- You could see this coming: ACLU says its support for RFRA religious accommodation laws no longer applies in discrimination law context [David Bernstein]
- Root causes of violence: California anti-videogame, anti-gun pol Leland Yee cops a racketeering plea after spectacular arms-smuggling sting [Shackford/Reason, plea agreement via Popehat, earlier]
- FDA’s trans fat ban will have litigation implications [Glenn Lammi, WLF] And we mentioned the palm-oil angle earlier: “Why Environmentalists Are Afraid of the FDA’s Attack on Trans Fats” [Jason Plautz, National Journal]
- An economic liberty decision: “Texas Supreme Court overturns licensing requirements for eyebrow threaders” [Houston Chronicle, Carrie Sheffield/Opportunity Lives, Eugene Volokh, David Bernstein on Don Willett concurrence rebuking Lochner-phobia]
- In trial-lawyer-sourced screed against class action reform, reporter David Lazarus seems to imagine bone break cases are currently sued as class actions [L.A. Times]

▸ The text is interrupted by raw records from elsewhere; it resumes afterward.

<file path="config.mk">
export PLATFORM = sky130hd
export DESIGN_NAME = sensor_frame_crc_convert_flat
export DESIGN_NICKNAME = d
export VERILOG_FILES = /design/src/hdl/sfcc_pkg.sv /design/src/hdl/sfcc_byte_if.sv /design/src/hdl/sfcc_result_if.sv /design/src/hdl/sfcc_ctrl.sv /design/src/hdl/sfcc_dp.sv /design/src/hdl/sensor_frame_crc_convert.sv /design/src/flat_wrapper.sv
export SDC_FILE = /design/constraint.sdc
export NUM_CORES = 1
export LEC_CHECK = 0
export ABC_AREA = 1
export BUFFER_PORTS_ARGS = -buffer_cell sky130_fd_sc_hd__buf_2
export CORE_ASPECT_RATIO = 0.5
export CORE_UTILIZATION = 62
export CTS_CLUSTER_DIAMETER = 120
export CTS_CLUSTER_SIZE = 24
export DETAILED_ROUTE_END_ITERATION = 8
export PLACE_DENSITY = 0.9
export SLEW_MARGIN = 15
export SYNTH_ARGS = -nofsm -noshare
export SYNTH_HDL_FRONTEND = slang
export SYNTH_SLANG_ARGS = --single-unit
</file>
<file path="constraint.sdc">
create_clock -name clk -period 9.9 [get_ports clk]
set_input_delay 0.99 -clock clk [delete_from_list [all_inputs] [get_ports clk]]
set_output_delay 0.99 -clock clk [all_outputs]
set_load 0.005 [all_outputs]
</file>
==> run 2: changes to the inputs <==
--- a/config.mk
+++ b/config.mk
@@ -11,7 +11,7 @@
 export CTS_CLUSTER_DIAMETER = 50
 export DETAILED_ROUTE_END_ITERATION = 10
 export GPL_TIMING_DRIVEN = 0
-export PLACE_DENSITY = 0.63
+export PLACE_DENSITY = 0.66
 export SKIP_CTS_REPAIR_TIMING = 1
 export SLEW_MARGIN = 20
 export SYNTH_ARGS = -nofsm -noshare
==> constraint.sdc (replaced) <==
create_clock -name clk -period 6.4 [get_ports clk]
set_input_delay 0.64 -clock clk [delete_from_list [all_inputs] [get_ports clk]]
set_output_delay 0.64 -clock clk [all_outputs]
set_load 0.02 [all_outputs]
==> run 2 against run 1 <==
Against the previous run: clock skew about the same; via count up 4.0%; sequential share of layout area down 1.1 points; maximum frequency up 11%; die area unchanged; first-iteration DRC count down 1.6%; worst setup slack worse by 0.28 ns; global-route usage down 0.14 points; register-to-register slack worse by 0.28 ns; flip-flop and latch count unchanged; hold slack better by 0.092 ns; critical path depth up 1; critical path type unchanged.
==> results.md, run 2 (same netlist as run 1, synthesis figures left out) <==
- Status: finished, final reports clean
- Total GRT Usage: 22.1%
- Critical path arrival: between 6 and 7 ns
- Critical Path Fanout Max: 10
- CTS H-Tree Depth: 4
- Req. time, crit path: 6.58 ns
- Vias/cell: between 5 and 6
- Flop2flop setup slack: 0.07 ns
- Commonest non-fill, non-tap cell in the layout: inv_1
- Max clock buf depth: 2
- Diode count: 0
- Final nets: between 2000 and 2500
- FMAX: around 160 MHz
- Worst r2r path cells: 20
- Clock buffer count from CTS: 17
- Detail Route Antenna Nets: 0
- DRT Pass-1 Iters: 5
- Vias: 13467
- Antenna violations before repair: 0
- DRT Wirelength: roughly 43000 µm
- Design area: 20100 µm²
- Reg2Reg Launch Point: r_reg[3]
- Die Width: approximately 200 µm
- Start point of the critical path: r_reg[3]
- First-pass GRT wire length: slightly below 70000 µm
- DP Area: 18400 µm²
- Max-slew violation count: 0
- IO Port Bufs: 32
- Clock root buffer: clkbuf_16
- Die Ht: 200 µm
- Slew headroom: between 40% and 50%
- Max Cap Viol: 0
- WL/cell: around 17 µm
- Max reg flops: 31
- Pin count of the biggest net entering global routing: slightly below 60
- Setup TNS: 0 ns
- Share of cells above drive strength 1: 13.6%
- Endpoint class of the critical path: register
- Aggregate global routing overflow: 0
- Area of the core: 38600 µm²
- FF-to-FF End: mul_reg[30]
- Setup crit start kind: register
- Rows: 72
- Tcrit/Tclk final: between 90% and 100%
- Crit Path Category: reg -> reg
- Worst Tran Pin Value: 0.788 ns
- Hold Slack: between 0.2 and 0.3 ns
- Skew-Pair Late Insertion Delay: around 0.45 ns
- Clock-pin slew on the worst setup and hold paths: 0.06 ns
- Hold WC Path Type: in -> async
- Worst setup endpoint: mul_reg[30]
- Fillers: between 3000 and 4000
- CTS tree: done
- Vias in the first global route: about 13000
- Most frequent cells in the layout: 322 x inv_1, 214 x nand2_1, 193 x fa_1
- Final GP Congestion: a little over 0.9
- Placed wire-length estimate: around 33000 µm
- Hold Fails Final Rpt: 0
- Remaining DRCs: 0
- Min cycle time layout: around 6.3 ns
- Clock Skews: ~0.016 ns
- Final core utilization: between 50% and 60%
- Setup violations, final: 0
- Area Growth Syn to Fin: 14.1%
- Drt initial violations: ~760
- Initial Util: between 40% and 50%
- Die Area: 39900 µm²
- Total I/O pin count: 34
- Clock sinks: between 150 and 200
--- config.mk ---
export PLATFORM = sky130hd
export DESIGN_NAME = fbm_sum_tree
export DESIGN_NICKNAME = d
export VERILOG_FILES = /design/src/rtl/core/fbm_pkg.sv /design/src/rtl/core/fbm_sum_tree.sv
export SDC_FILE = /design/constraint.sdc
export NUM_CORES = 1
export LEC_CHECK = 0
export ABC_CLOCK_PERIOD_IN_PS = 14500
export BUFFER_PORTS_ARGS = -buffer_cell sky130_fd_sc_hd__buf_2
export CORE_AREA = 2 2 184 150
export DETAILED_ROUTE_END_ITERATION = 8
export DIE_AREA = 0 0 186 152
export PLACE_DENSITY = 0.92
export SETUP_SLACK_MARGIN = 0.2
export SYNTH_ARGS = -nofsm -noshare
export SYNTH_HDL_FRONTEND = slang
export SYNTH_SLANG_ARGS = --single-unit
--- constraint.sdc ---
create_clock -name clk_i -period 14.5 [get_ports clk_i]
set_input_delay 4.35 -clock clk_i [delete_from_list [all_inputs] [get_ports clk_i]]
set_output_delay 4.35 -clock clk_i [all_outputs]
set_load 0.02 [all_outputs]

- NYC taxi commission: OK, we don’t actually need to pre-clear every update of ride-sharing app software [Kristian Stout/Truth on the Market, earlier]
- And thanks for Overlawyered mention: “Are happier lawyers, cheaper legal fees on the horizon?” [Glenn Reynolds, USA Today]
Filed under: ACLU, discrimination law, NYC, occupational licensure, taxis and ridesharing, Texas, trans-fats
One Comment
“ACLU says its support for RFRA religious accommodation laws no longer applies in discrimination law context”
Yeah.
Which exemplifies how so-called progressives seek to immunize themselves from Saul Alinsky’s rules i.e., RULE 4: “Make the enemy live up to its own book of rules.”
Because progressives will simply assert that their own book of rules does not apply. At least not to them. At least not in this particular situation.